SPIRITHIT NEWS

Blast at Baghdad Mosque, Shiites Mark Ashura
By Mazen Ghazi
IOL Correspondent

Baghdad, Iraq—Thousands of Shiite Muslims marched through the streets of Baghdad Friday, February 18, to mark Ashura, as a deadly blast at a Shiite mosque in the Iraqi capital reportedly killed 31 and wounded 22.

The large public display came as many other pilgrims descended on Karbala, where Shiites are to commemorate Saturday, February 19, the suffering of Prophet Muhammad’s grandson, Al-Hussein, whose 7th century martyrdom in a battle near the city, is remembered at Ashura, one of the most important dates in Shiite religious calendar.

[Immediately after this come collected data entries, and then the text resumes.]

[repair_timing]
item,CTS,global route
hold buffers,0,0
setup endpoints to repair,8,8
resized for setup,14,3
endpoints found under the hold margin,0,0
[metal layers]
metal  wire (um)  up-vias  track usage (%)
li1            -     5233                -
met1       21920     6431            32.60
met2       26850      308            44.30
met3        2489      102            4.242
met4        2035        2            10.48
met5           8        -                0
<file path="config.mk">
export PLATFORM = sky130hd
export DESIGN_NAME = sfb_front_end
export DESIGN_NICKNAME = d
export VERILOG_FILES = /design/src/sfb_pkg.sv /design/src/sfb_front_end.sv /design/src/sfb_sync.sv
export VERILOG_INCLUDE_DIRS = /design/src
export SDC_FILE = /design/constraint.sdc
export NUM_CORES = 1
export LEC_CHECK = 0
export CAP_MARGIN = 40
export CORE_MARGIN = 3
export CORE_UTILIZATION = 45
export CTS_BUF_LIST = sky130_fd_sc_hd__clkbuf_4 sky130_fd_sc_hd__clkbuf_8
export DETAILED_ROUTE_END_ITERATION = 6
export DONT_BUFFER_PORTS = 1
export GPL_TIMING_DRIVEN = 0
export PLACE_DENSITY = 0.69
export REMOVE_ABC_BUFFERS = 1
export SKIP_LAST_GASP = 1
export SYNTH_ARGS = -nofsm -noshare
export SYNTH_HDL_FRONTEND = slang
export SYNTH_SLANG_ARGS = --single-unit
</file>
<file path="constraint.sdc">
create_clock -name clk_in -period 8.37 [get_ports clk_in]
set_input_delay 0.837 -clock clk_in [delete_from_list [all_inputs] [get_ports clk_in]]
set_output_delay 0.837 -clock clk_in [all_outputs]
set_load 0.02 [all_outputs]
</file>
[src/rtl/dps_pkg.sv]
package dps_pkg;
    // ************************************************
    // timing
    // ************************************************
    localparam int CLK_PERIOD_NS = 8;
    localparam int NV_WRITE_MS = 20;
    localparam int NS_PER_MS = 1000000;
    // longest time, rounds down
    localparam int NV_WRITE_CYC = (NV_WRITE_MS * NS_PER_MS) / CLK_PERIOD_NS;
    localparam int BUSY_CNT_W = 22;

    // ************************************************
    // protocol
    // ************************************************
    // identification byte: arbitrary value
    localparam logic [7:0] ID_DEFAULT = 8'hA0;
    localparam logic [3:0] OP_READ = 4'hB;
    localparam logic [3:0] OP_WRITE = 4'hC;
    localparam logic [2:0] BIT_LAST = 3'h7;
    localparam logic [2:0] BIT_FIRST = 3'h0;
    // synchroniser vector positions
    localparam int PIN_CS = 2;
    localparam int PIN_SCK = 1;
    localparam int PIN_SDI = 0;

    // ************************************************
    // register map
    // ************************************************
    localparam logic [3:0] ADDR_WIPER0 = 4'h0;
    localparam logic [3:0] ADDR_WIPER1 = 4'h1;
    localparam logic [3:0] ADDR_GP_FIRST = 4'h2;
    localparam logic [3:0] ADDR_GP_LAST = 4'h6;
    localparam logic [3:0] ADDR_WRAP = 4'h0;
    localparam logic [3:0] ADDR_ACCESS = 4'h8;
    localparam logic [3:0] ADDR_STEP = 4'h1;
    localparam int ACC_SEL_BIT = 7;
    localparam int ACC_SHUT_BIT = 6;
    localparam logic ACC_SEL_RST = 1'b0;
    localparam logic ACC_SHUT_RST = 1'b1;
    localparam logic [4:0] ACC_RSVD = 5'h0;
    localparam logic [7:0] WIPER_INIT = 8'h40;
    localparam logic [7:0] READ_ZERO = 8'h00;

    // ************************************************
    // buffer and states
    // ************************************************
    localparam logic [1:0] BUF_DEPTH = 2'h2;
    localparam logic [1:0] BUF_ONE = 2'h1;

    typedef enum logic [2:0] {
        ST_ID = 3'b000,
        ST_CMD = 3'b001,
        ST_READ = 3'b011,
        ST_WRITE = 3'b010,
        ST_SKIP = 3'b110
    } dps_state_e;
endpackage

[src/rtl/dps_spi_pot.sv]
`timescale 1ns/1ps
module dps_spi_pot #(
    parameter int unsigned NV_WRITE_CYCLES = dps_pkg::NV_WRITE_CYC,
    parameter logic [7:0] DEVICE_ID = dps_pkg::ID_DEFAULT
) (
    // clock and reset
    input wire logic core_clk,
    input wire logic reset_n,
    // spi pins
    input wire logic spi_cs_n,
    input wire logic spi_sck,
    input wire logic spi_sdi,
    output logic spi_sdo_o,
    output logic spi_sdo_oe,
    // potentiometer side
    output logic [6:0] wiper0_pos,
    output logic [6:0] wiper1_pos,
    output logic shutdown_control,
    output logic nv_write_busy
);
    // ************************************************
    // pin synchronisers and edges
    // ************************************************
    logic [2:0] pin_meta_q;
    logic [2:0] pin_sync_q;
    logic [2:0] pin_prev_q;

    always_ff @(posedge core_clk or negedge reset_n) begin
        if (!reset_n) begin
            pin_meta_q <= 3'h4;
            pin_sync_q <= 3'h4;
            pin_prev_q <= 3'h4;
        end else begin
            pin_meta_q <= {spi_cs_n, spi_sck, spi_sdi};
            pin_sync_q <= pin_meta_q;
            pin_prev_q <= pin_sync_q;
        end
    end

    wire cs_act = ~pin_sync_q[dps_pkg::PIN_CS];
    wire sdi_bit = pin_sync_q[dps_pkg::PIN_SDI];
    // sck edges only count while selected
    wire sck_rise = cs_act & pin_sync_q[dps_pkg::PIN_SCK]
        & ~pin_prev_q[dps_pkg::PIN_SCK];
    wire sck_fall = cs_act & ~pin_sync_q[dps_pkg::PIN_SCK]
        & pin_prev_q[dps_pkg::PIN_SCK];
    wire cs_rise = pin_sync_q[dps_pkg::PIN_CS] & ~pin_prev_q[dps_pkg::PIN_CS];

    // ************************************************
    // receive shifter and sequencing
    // ************************************************
    dps_pkg::dps_state_e state_q;
    dps_pkg::dps_state_e state_d;
    logic [7:0] rx_q;
    logic [2:0] bit_cnt_q;
    logic [3:0] addr_q;

    wire [7:0] rx_byte = {rx_q[6:0], sdi_bit};
    wire byte_done = sck_rise && (bit_cnt_q == dps_pkg::BIT_LAST);
    wire [3:0] op_field = rx_byte[7:4];
    wire [3:0] addr_field = rx_byte[3:0];
    wire cmd_done = byte_done && (state_q == dps_pkg::ST_CMD);
    wire go_read = cmd_done && (op_field == dps_pkg::OP_READ);
    wire go_write = cmd_done && (op_field == dps_pkg::OP_WRITE);
    wire id_ok = rx_byte == DEVICE_ID;

    always_comb begin
        state_d = state_q;
        case (state_q)
            dps_pkg::ST_ID: begin
                if (byte_done) begin
                    state_d = id_ok ? dps_pkg::ST_CMD
                        : dps_pkg::ST_SKIP;
                end
            end
            dps_pkg::ST_CMD: begin
                if (go_read) begin
                    state_d = dps_pkg::ST_READ;
                end else if (go_write) begin
                    state_d = dps_pkg::ST_WRITE;
                end else if (byte_done) begin
                    state_d = dps_pkg::ST_SKIP;
                end
            end
            dps_pkg::ST_READ: state_d = dps_pkg::ST_READ;
            dps_pkg::ST_WRITE: state_d = dps_pkg::ST_WRITE;
            dps_pkg::ST_SKIP: state_d = dps_pkg::ST_SKIP;
            default: state_d = dps_pkg::ST_ID;
        endcase
        if (cs_rise) begin
            state_d = dps_pkg::ST_ID;
        end
    end

    always_ff @(posedge core_clk or negedge reset_n) begin
        if (!reset_n) begin
            state_q <= dps_pkg::ST_ID;
            rx_q <= dps_pkg::READ_ZERO;
            bit_cnt_q <= dps_pkg::BIT_FIRST;
        end else begin
            state_q <= state_d;
            if (cs_rise) begin
                bit_cnt_q <= dps_pkg::BIT_FIRST;
            end else if (sck_rise) begin
                rx_q <= rx_byte;
                bit_cnt_q <= bit_cnt_q + 3'h1;
            end
        end
    end

    // ************************************************
    // register file
    // ************************************************
    logic [7:0] live_q [0:1];
    logic [7:0] pwr_q [0:1];
    logic [7:0] gp_q [2:6];
    logic dsel_q;
    logic shut_q;
    logic busy_q;
    logic nv_pend_q;
    logic [dps_pkg::BUSY_CNT_W-1:0] busy_cnt_q;

    wire is_wiper = (addr_q == dps_pkg::ADDR_WIPER0)
        || (addr_q == dps_pkg::ADDR_WIPER1);
    wire is_gp = (addr_q >= dps_pkg::ADDR_GP_FIRST)
        && (addr_q <= dps_pkg::ADDR_GP_LAST);
    wire is_acc = addr_q == dps_pkg::ADDR_ACCESS;
    wire [7:0] acc_rd = {dsel_q, shut_q, busy_q,
        dps_pkg::ACC_RSVD};
    // live or power-on copy by direct select; reads never alter live
    wire [7:0] wiper_rd = dsel_q ? live_q[addr_q[0]]
        : pwr_q[addr_q[0]];
    wire [7:0] rd_data = is_wiper ? wiper_rd
        : is_gp ? gp_q[addr_q[2:0]]
        : is_acc ? acc_rd : dps_pkg::READ_ZERO;
    // busy blocks every write, not only non-volatile ones
    wire wr_en = byte_done && (state_q == dps_pkg::ST_WRITE)
        && !busy_q;
    wire wr_nv = wr_en && ((is_wiper && !dsel_q) || is_gp);
    wire [3:0] addr_next = (addr_q >= dps_pkg::ADDR_GP_LAST)
        ? dps_pkg::ADDR_WRAP : addr_q + dps_pkg::ADDR_STEP;

    // power-up recall: reset loads both copies from the same value
    always_ff @(posedge core_clk or negedge reset_n) begin
        if (!reset_n) begin
            live_q <= '{dps_pkg::WIPER_INIT, dps_pkg::WIPER_INIT};
            pwr_q <= '{dps_pkg::WIPER_INIT, dps_pkg::WIPER_INIT};
        end else if (wr_en && is_wiper) begin
            live_q[addr_q[0]] <= rx_byte;
            if (!dsel_q) begin
                pwr_q[addr_q[0]] <= rx_byte;
            end
        end
    end

    always_ff @(posedge core_clk or negedge reset_n) begin
        if (!reset_n) begin
            gp_q <= '{default: dps_pkg::READ_ZERO};
            dsel_q <= dps_pkg::ACC_SEL_RST;
            shut_q <= dps_pkg::ACC_SHUT_RST;
        end else if (wr_en && is_gp) begin
            gp_q[addr_q[2:0]] <= rx_byte;
        end else if (wr_en && is_acc) begin
            dsel_q <= rx_byte[dps_pkg::ACC_SEL_BIT];
            shut_q <= rx_byte[dps_pkg::ACC_SHUT_BIT];
        end
    end

    // non-volatile cycle starts once chip select returns high
    always_ff @(posedge core_clk or negedge reset_n) begin
        if (!reset_n) begin
            nv_pend_q <= 1'b0;
            busy_q <= 1'b0;
            busy_cnt_q <= '0;
        end else begin
            if (cs_rise) begin
                nv_pend_q <= 1'b0;
            end else if (wr_nv) begin
                nv_pend_q <= 1'b1;
            end
            if (cs_rise && nv_pend_q) begin
                busy_q <= 1'b1;
                busy_cnt_q <= dps_pkg::BUSY_CNT_W'(NV_WRITE_CYCLES - 1);
            end else if (busy_q) begin
                busy_q <= busy_cnt_q != '0;
                busy_cnt_q <= busy_cnt_q - 1'b1;
            end
        end
    end

    // ************************************************
    // read fetch and two-entry buffer
    // ************************************************
    logic [7:0] buf_mem_q [0:1];
    logic buf_wr_q;
    logic buf_rd_q;
    logic [1:0] buf_cnt_q;

    wire buf_ready = buf_cnt_q != dps_pkg::BUF_DEPTH;
    wire buf_valid = buf_cnt_q != 2'h0;
    wire buf_push = (state_q == dps_pkg::ST_READ) && buf_ready
        && !cs_rise;
    wire tx_load = sck_fall && (state_q == dps_pkg::ST_READ)
        && (bit_cnt_q == dps_pkg::BIT_FIRST);
    wire buf_pop = tx_load && buf_valid;
    wire buf_flush = cs_rise || go_read;

    // pointer advances per fetched byte, stalls when buffer is full
    always_ff @(posedge core_clk or negedge reset_n) begin
        if (!reset_n) begin
            addr_q <= dps_pkg::ADDR_WRAP;
        end else if (cmd_done) begin
            addr_q <= addr_field;
        end else if (buf_push || wr_en) begin
            addr_q <= addr_next;
        end
    end

    always_ff @(posedge core_clk or negedge reset_n) begin
        if (!reset_n) begin
            buf_mem_q <= '{dps_pkg::READ_ZERO, dps_pkg::READ_ZERO};
            buf_wr_q <= 1'b0;
            buf_rd_q <= 1'b0;
            buf_cnt_q <= 2'h0;
        end else if (buf_flush) begin
            buf_wr_q <= 1'b0;
            buf_rd_q <= 1'b0;
            buf_cnt_q <= 2'h0;
        end else begin
            if (buf_push) begin
                buf_mem_q[buf_wr_q] <= rd_data;
                buf_wr_q <= ~buf_wr_q;
            end
            if (buf_pop) begin
                buf_rd_q <= ~buf_rd_q;
            end
            if (buf_push && !buf_pop) begin
                buf_cnt_q <= buf_cnt_q + dps_pkg::BUF_ONE;
            end else if (buf_pop && !buf_push) begin
                buf_cnt_q <= buf_cnt_q - dps_pkg::BUF_ONE;
            end
        end
    end

    // ************************************************
    // transmit shifter and open-drain sdo
    // ************************************************
    logic [7:0] tx_q;
    logic tx_live_q;
    logic sdo_oe_q;

    always_ff @(posedge core_clk or negedge reset_n) begin
        if (!reset_n) begin
            tx_q <= dps_pkg::READ_ZERO;
            tx_live_q <= 1'b0;
            sdo_oe_q <= 1'b0;
        end else begin
            if (cs_rise) begin
                tx_live_q <= 1'b0;
            end else if (buf_pop) begin
                tx_q <= buf_mem_q[buf_rd_q];
                tx_live_q <= 1'b1;
            end else if (sck_fall) begin
                tx_q <= {tx_q[6:0], 1'b1};
            end
            // pull low only for a zero bit while selected in a read
            sdo_oe_q <= cs_act && tx_live_q && !cs_rise
                && (state_q == dps_pkg::ST_READ)
                && !tx_q[7];
        end
    end

    assign spi_sdo_o = 1'b0;
    assign spi_sdo_oe = sdo_oe_q;
    assign wiper0_pos = live_q[0][6:0];
    assign wiper1_pos = live_q[1][6:0];
    assign shutdown_control = shut_q;
    assign nv_write_busy = busy_q;
endmodule

[config.mk]
export PLATFORM = sky130hd
export DESIGN_NAME = dps_spi_pot
export DESIGN_NICKNAME = d
export VERILOG_FILES = /design/src/rtl/dps_pkg.sv /design/src/rtl/dps_spi_pot.sv
export SDC_FILE = /design/constraint.sdc
export NUM_CORES = 1
export LEC_CHECK = 0
export ABC_AREA = 1
export BUFFER_PORTS_ARGS = -buffer_cell sky130_fd_sc_hd__buf_4
export CAP_MARGIN = 15
export CORE_ASPECT_RATIO = 1.25
export CORE_MARGIN = 4
export CORE_UTILIZATION = 60
export CTS_CLUSTER_SIZE = 16
export DETAILED_ROUTE_END_ITERATION = 6
export HOLD_SLACK_MARGIN = 0.02
export MAX_ROUTING_LAYER = met4
export PLACE_DENSITY = 0.78
export SLEW_MARGIN = 20
export SYNTH_ARGS = -nofsm -noshare
export SYNTH_HDL_FRONTEND = slang
export SYNTH_SLANG_ARGS = --single-unit
export TNS_END_PERCENT = 5
[constraint.sdc]
create_clock -name core_clk -period 3.2 [get_ports core_clk]
set_input_delay 0.64 -clock core_clk [delete_from_list [all_inputs] [get_ports core_clk]]
set_output_delay 0.64 -clock core_clk [all_outputs]
set_load 0.02 [all_outputs]
==> After elaboration in Yosys (flattened, before gate mapping) <==
Index checks and enable logic that the tools add are counted.
Widths: inputs -> output; s select.
{ "totals": {"inputBits": 5, "word_cells": 188, "regBits": 154} }
{ "op_classes": {"order_cmp": 10, "eq_ne": 13, "bitwise": 19, "n_mux": 55, "addsub": 5, "reduce_logical": 57} }
{ "ops": {"columns": ["op", "n"], "rows": [
  ["$mux 8", 20],
  ["$bwmux 16", 3],
  ["$mux 22", 2],
  ["$bwmux 40", 1],
  ["$logic_and 1x1->1", 27],
  ["$bmux 8 s3", 1],
  ["$demux 8 s3", 1],
  ["$mux 3", 8],
  ["$reduce_bool 22->1", 1],
  ["$sub 22x1->22 const B", 1],
  ["$reduce_bool 2->1", 9],
  ["$demux 8 s1", 2],
  ["$pmux 3 s5", 1],
  ["$eq 4x4->1 const B", 3],
  ["$mux 4", 3],
  ["$reduce_and 2->1", 6],
  ["$mux 1", 10],
  ["$not 1->1", 10],
  ["$eq 8x8->1 const B", 1],
  ["$eq 3x2->1 const B", 2],
  ["$eq 3x3->1 const B", 2],
  ["$ge 2x2->1 const B", 3],
  ["$logic_not 1->1", 6],
  ["$logic_not 3->1", 2],
  ["22 further kinds", 34]
]} }

==> Logic depth before layout (Yosys ltp) <==
Gate-level depths: netlist of run 1.
{ "logic_depth": {"ltp_word": 10, "ltp_mapped": 13, "depth_no_buf": 10} }

==> Worst setup path before layout of run 1 <==
Ideal clock, no wire load.
{ "synth_timing": {"kind": "register to register", "startpoint": "register addr_q[0]", "endpoint": "register live_q[15] (netlist name)", "arrival_ps": 2182, "path_buffers": 4, "setup_time_ps": 74, "required_ps": 3126, "path_slack_ps": 944, "path_stages_with_launch": 14, "path_cell_list": "dfrtp_1 buf_2 inv_2 buf_2 buf_2 ha_1 o21ai_1 inv_1 nand2_4 nor2_8 inv_2 buf_6 nand2_1 o21ai_2"} }
{ "synth_between": {"elab_chain_cells": 6, "elab_cells_between_ends": 11, "classes_between": "2 x order compare; 1 x eq/ne; 3 x mux; 1 x bitwise; 4 x reduce/logical"} }
{ "synth_lines": {"columns": ["element", "line_no", "source"], "rows": [
  ["from (decl)", "dps_spi_pot.sv:56", "logic [3:0] addr_q;"],
  ["from (signal assigned)", "dps_spi_pot.sv:211", "addr_q <= dps_pkg::ADDR_WRAP;"],
  ["from (signal assigned)", "dps_spi_pot.sv:213", "addr_q <= addr_field;"],
  ["from (signal assigned)", "dps_spi_pot.sv:215", "addr_q <= addr_next;"],
  ["$not 1->2 (implied by the code)", "dps_spi_pot.sv:149", "live_q[addr_q[0]] <= rx_byte;"],
  ["$ge 2x2->1 (implied by the code) or $lt 2x1->1 (tied branches)", "dps_spi_pot.sv:149", null],
  ["$logic_and 1x1->1 (implied by the code)", "dps_spi_pot.sv:149", null],
  ["$mux 8 (implied by the code)", "dps_spi_pot.sv:149", null],
  ["$demux 8 s1", "dps_spi_pot.sv:149", null],
  ["$bwmux 16", "dps_spi_pot.sv:149", null],
  ["to (signal assigned)", "dps_spi_pot.sv:146", "live_q <= '{dps_pkg::WIPER_INIT, dps_pkg::WIPER_INIT};"],
  ["to (signal, indexed assignment)", "dps_spi_pot.sv:149", null],
  ["to (decl)", "dps_spi_pot.sv:114", "logic [7:0] live_q [0:1];"]
]} }
Several ways; a longest one is shown, not always the timed one.
A chain may end at the register's enable or synchronous reset.

==> Worst setup path in the final report of run 1 <==
{ "layout_timing": {"startpoint": "register addr_q[1]", "endpoint": "register live_q (netlist bit wiper1_pos[3])"} }
{ "layout_between": {"elab_chain_cells": 3, "elab_cells_between_ends": 4, "classes_between": "1 x eq/ne; 3 x reduce/logical"} }
{ "layout_lines": {"columns": ["element", "line_no", "source"], "rows": [
  ["$eq 4x1->1 or $logic_not 4->1 (tied branches)", "dps_spi_pot.sv:124, dps_spi_pot.sv:123", null],
  ["$logic_or 1x1->1 *", "dps_spi_pot.sv:124", "|| (addr_q == dps_pkg::ADDR_WIPER1);"],
  ["$logic_and 1x1->1 *", "dps_spi_pot.sv:148", "end else if (wr_en && is_wiper) begin"]
]} }
Every way passes the cells marked *; elsewhere a longest branch is shown, timed or not.

==> results of run 1 <==
-- per-layer routing --
layer	up-vias	share of wire	GRT usage
li1	3129	-	-
met1	3068	0.42	0.3383
met2	188	0.50	0.4460
met3	56	0.039	0.04574
met4	0	0.044	0.1453
met5	-	0	-
-- cells in the final DEF (no fill, tap or decap), types with 3 or more instances in the layout --
| cell | count |
|---|---|
| or2_2 | 3 |
| nand4_1 | 7 |
| clkbuf_16 | 17 |
| nor2_1 | 108 |
| ha_1 | 7 |
| o21ai_2 | 16 |
| buf_4 | 26 |
| nand4_2 | 4 |
| a21oi_1 | 16 |
| nor2_2 | 4 |
| inv_1 | 76 |
| nand3_2 | 3 |
| inv_2 | 7 |
| nor2_8 | 3 |
| clkinv_2 | 5 |
| nand3_1 | 69 |
| o22ai_1 | 9 |
| clkbuf_8 | 4 |
| dfrtp_1 | 145 |
| nor3_1 | 9 |
| o21ai_1 | 16 |
| nand2_1 | 311 |
| bufinv_16 | 3 |
| dfstp_2 | 8 |
| o21ai_0 | 89 |
| o211ai_1 | 8 |
-- kinds of logic after synthesis --
kind of cell    Yosys count  synth area share
simple gates            527            0.2936
buf+inv                 129           0.07484
other cells               1         0.0004919
compound gates          156            0.1149
flops                   153            0.5035
xor+xnor                  1          0.001149
fa+ha+maj                 7           0.01149
-- sequential cells by signal, indices dropped and copies added (netlist names), 2 cells and up --
| signal | cells |
|---|---|
| pin_meta_q | 3 |
| rx_q | 7 |
| pwr_q | 16 |
| buf_cnt_q | 2 |
| pin_sync_q | 3 |
| addr_q | 4 |
| pin_prev_q | 2 |
| wiper0_pos | 7 |
| state_q | 3 |
| wiper1_pos | 7 |
| buf_mem_q | 16 |
| gp_q | 40 |
| tx_q | 8 |
| bit_cnt_q | 3 |
| live_q | 2 |
| busy_cnt_q | 22 |
-- worst max-delay path by stage --
stage | start | to | slack, ns | cells past startpoint
floorplan | addr_q[0] | live_q[15] | 0.94 | 13
global placement | addr_q[1] | wiper1_pos[4] | 0.97 | 9
detailed placement | addr_q[1] | wiper0_pos[2] | 0.84 | 9
CTS | addr_q[1] | wiper1_pos[6] | 0.82 | 9
global route | addr_q[1] | wiper1_pos[3] | 0.48 | 9
finish | addr_q[1] | wiper1_pos[3] | 0.79 | 9
-- cells in the mapped netlist, drive strengths merged --
| master | n |
|---|---|
| a21oi | 16 |
| a31oi | 1 |
| buf | 28 |
| clkbuf | 17 |
| clkinv | 1 |
| conb | 1 |
| dfrtp | 145 |
| dfstp | 8 |
| ha | 7 |
| inv | 83 |
| nand2 | 312 |
| nand3 | 72 |
| nand3b | 2 |
| nand4 | 11 |
| nor2 | 115 |
| nor3 | 9 |
| nor3b | 2 |
| nor4 | 1 |
| o211ai | 8 |
| o21ai | 121 |
| o21bai | 1 |
| o22ai | 9 |
| or2 | 3 |
| xor2 | 1 |
-- through the flow --
step | hold slack [ns] | worst slack, ns | utilization | instances
2_1_floorplan | 0.3312 | 0.9443 | - | 974
3_3_place_gp | 0.3343 | 0.9749 | 0.6355 | 1121
3_5_place_dp | 0.3426 | 0.8371 | 0.6355 | 1121
4_1_cts | 0.1945 | 0.8168 | 0.6860 | 1153
5_1_grt | 0.2258 | 0.4833 | 0.6860 | 1153
6_report | 0.1684 | 0.7854 | 0.6860 | 1153
-- worst max-delay path: cells and delay by family (launching register included) --
family,cells,cell delay (ns)
buffers and inverters,3,0.77
DFF,1,0.50
and+or+nand+nor,3,0.42
AOI/OAI and AO/OA,2,0.42
adders and majority gates,1,0.22
-- final cells by class --
type | instances | area (sq um)
clock buffers | 21 | 480.5
inverters | 84 | 315.3
flip-flops and latches | 153 | 3839
clock inverters | 11 | 140.1
fillers | 1068 | 3854
multi-input cells | 692 | 3214
repair buffers | 28 | 226.5
well taps | 164 | 205.2
-- power groups by stage --
stage,Combinational [mW],Sequential [mW],Clock (mW)
final,0.287,2.07,2.10
after global routing,0.325,2.07,2.21
after CTS,0.293,2.07,2.13
after detailed placement,0.288,2.10,0
after global placement,0.284,2.10,0
after floorplan,0.175,2.07,0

Dressed in black for mourning and holding aloft green banners bearing the name Al-Hussein, the crowds filled a broad central Baghdad street, according to Reuters.

As the crowds of pilgrims moved through Baghdad’s streets, some beat themselves with metal chains as is the custom for Ashura.

The ceremony climaxes Saturday, with huge crowds expected to congregate in Karbala and Baghdad.

Hani Fahs, a prominent Lebanese Shiite scholar, said in an IslamOnline.net live dialogue at Ashura last year that Shiites should not go far away to expose their sadness over the martyrdom of Al-Hussein. He further condemned pilgrims beating themselves with chains.

Mosque Attacked

The celebrations came amid tight security measures in Karbala, some 105 kilometers west of Baghdad, where 170 people were killed in suicide bombings on pilgrims at Ashura last year.

Police set checkpoints on all roads leading to Karbala. Vehicles were banned from getting into, and pilgrims came under massive check operations before entering the city.

Ali Al-Mosawi, representative of Shiite leader Ayatollah Ali Al-Sistani in Kadhimiya, called on all Iraqis to cooperate with police forces to help them arrest suspected militants who could launch bombing attacks this year.

But despite the tight security measures, at least 31 people were killed and 22 wounded in an attack at a Shiite mosque in southern Baghdad Friday, according to Al-Jazeera, citing police sources.

Reuters initially put the number of killed at 13 and quoted survivors as saying a man wearing a suicide belt blew himself up in the mosque in the Doura district of southwestern Baghdad as worshippers marked Ashura.

According to Reuters, Police initially thought it was an attack by rocket-propelled grenades, but later said it had been a suicide bomb. The US military was not immediately reachable for comment.

The dead and wounded were taken to Yarmouk hospital, one of Baghdad’s busiest, where family and friends filled the corridors.

Iraq shut its borders to pilgrims for five days from Thursday, February 17, to bolster security during the festival and to prevent pilgrims flooding into the country from abroad.

Border police said they had detained 255 pilgrims from Iran and Afghanistan in the past two days in eastern Iraq.

Political Overtures

Abdul-Aziz Al-Hakim, leader of the Supreme Council for the Islamic Revolution in Iraq (SCIRI), the main party in a Shiite alliance that won the Jan. 30 election, addressed a crowd of pilgrims Friday, lending a political element to the religious ritual.

“I call on all Iraqis to unite and I assure everyone the Iraq we want is a unified and secure Iraq where every citizen, without exception, enjoys justice and equality,” Hakim told the crowd, which chanted “Hussein, Hussein” and “God is Greatest”.

“We want an Iraq where everyone takes part in building it, and we want a system which gives all people their rights. We say it now and we will always say it, that we are open to all Iraqis, because they are partners in this nation.

“It’s not the right of one group to monopolize Iraq to the detriment of others,” he said in comments that are one of the strongest declarations yet of Shiite intentions to include Sunnis.

Most Sunnis did not vote in the election, which was won by Shiite candidates.

There was a small presence of Iraqi police near those marching Friday, as well as many members of the Badr Organization, a Shiite militia loyal to SCIRI.

Friday’s march also included a funeral procession for three members of the Badr Organization that SCIRI says were killed while in Iraqi police detention earlier this month.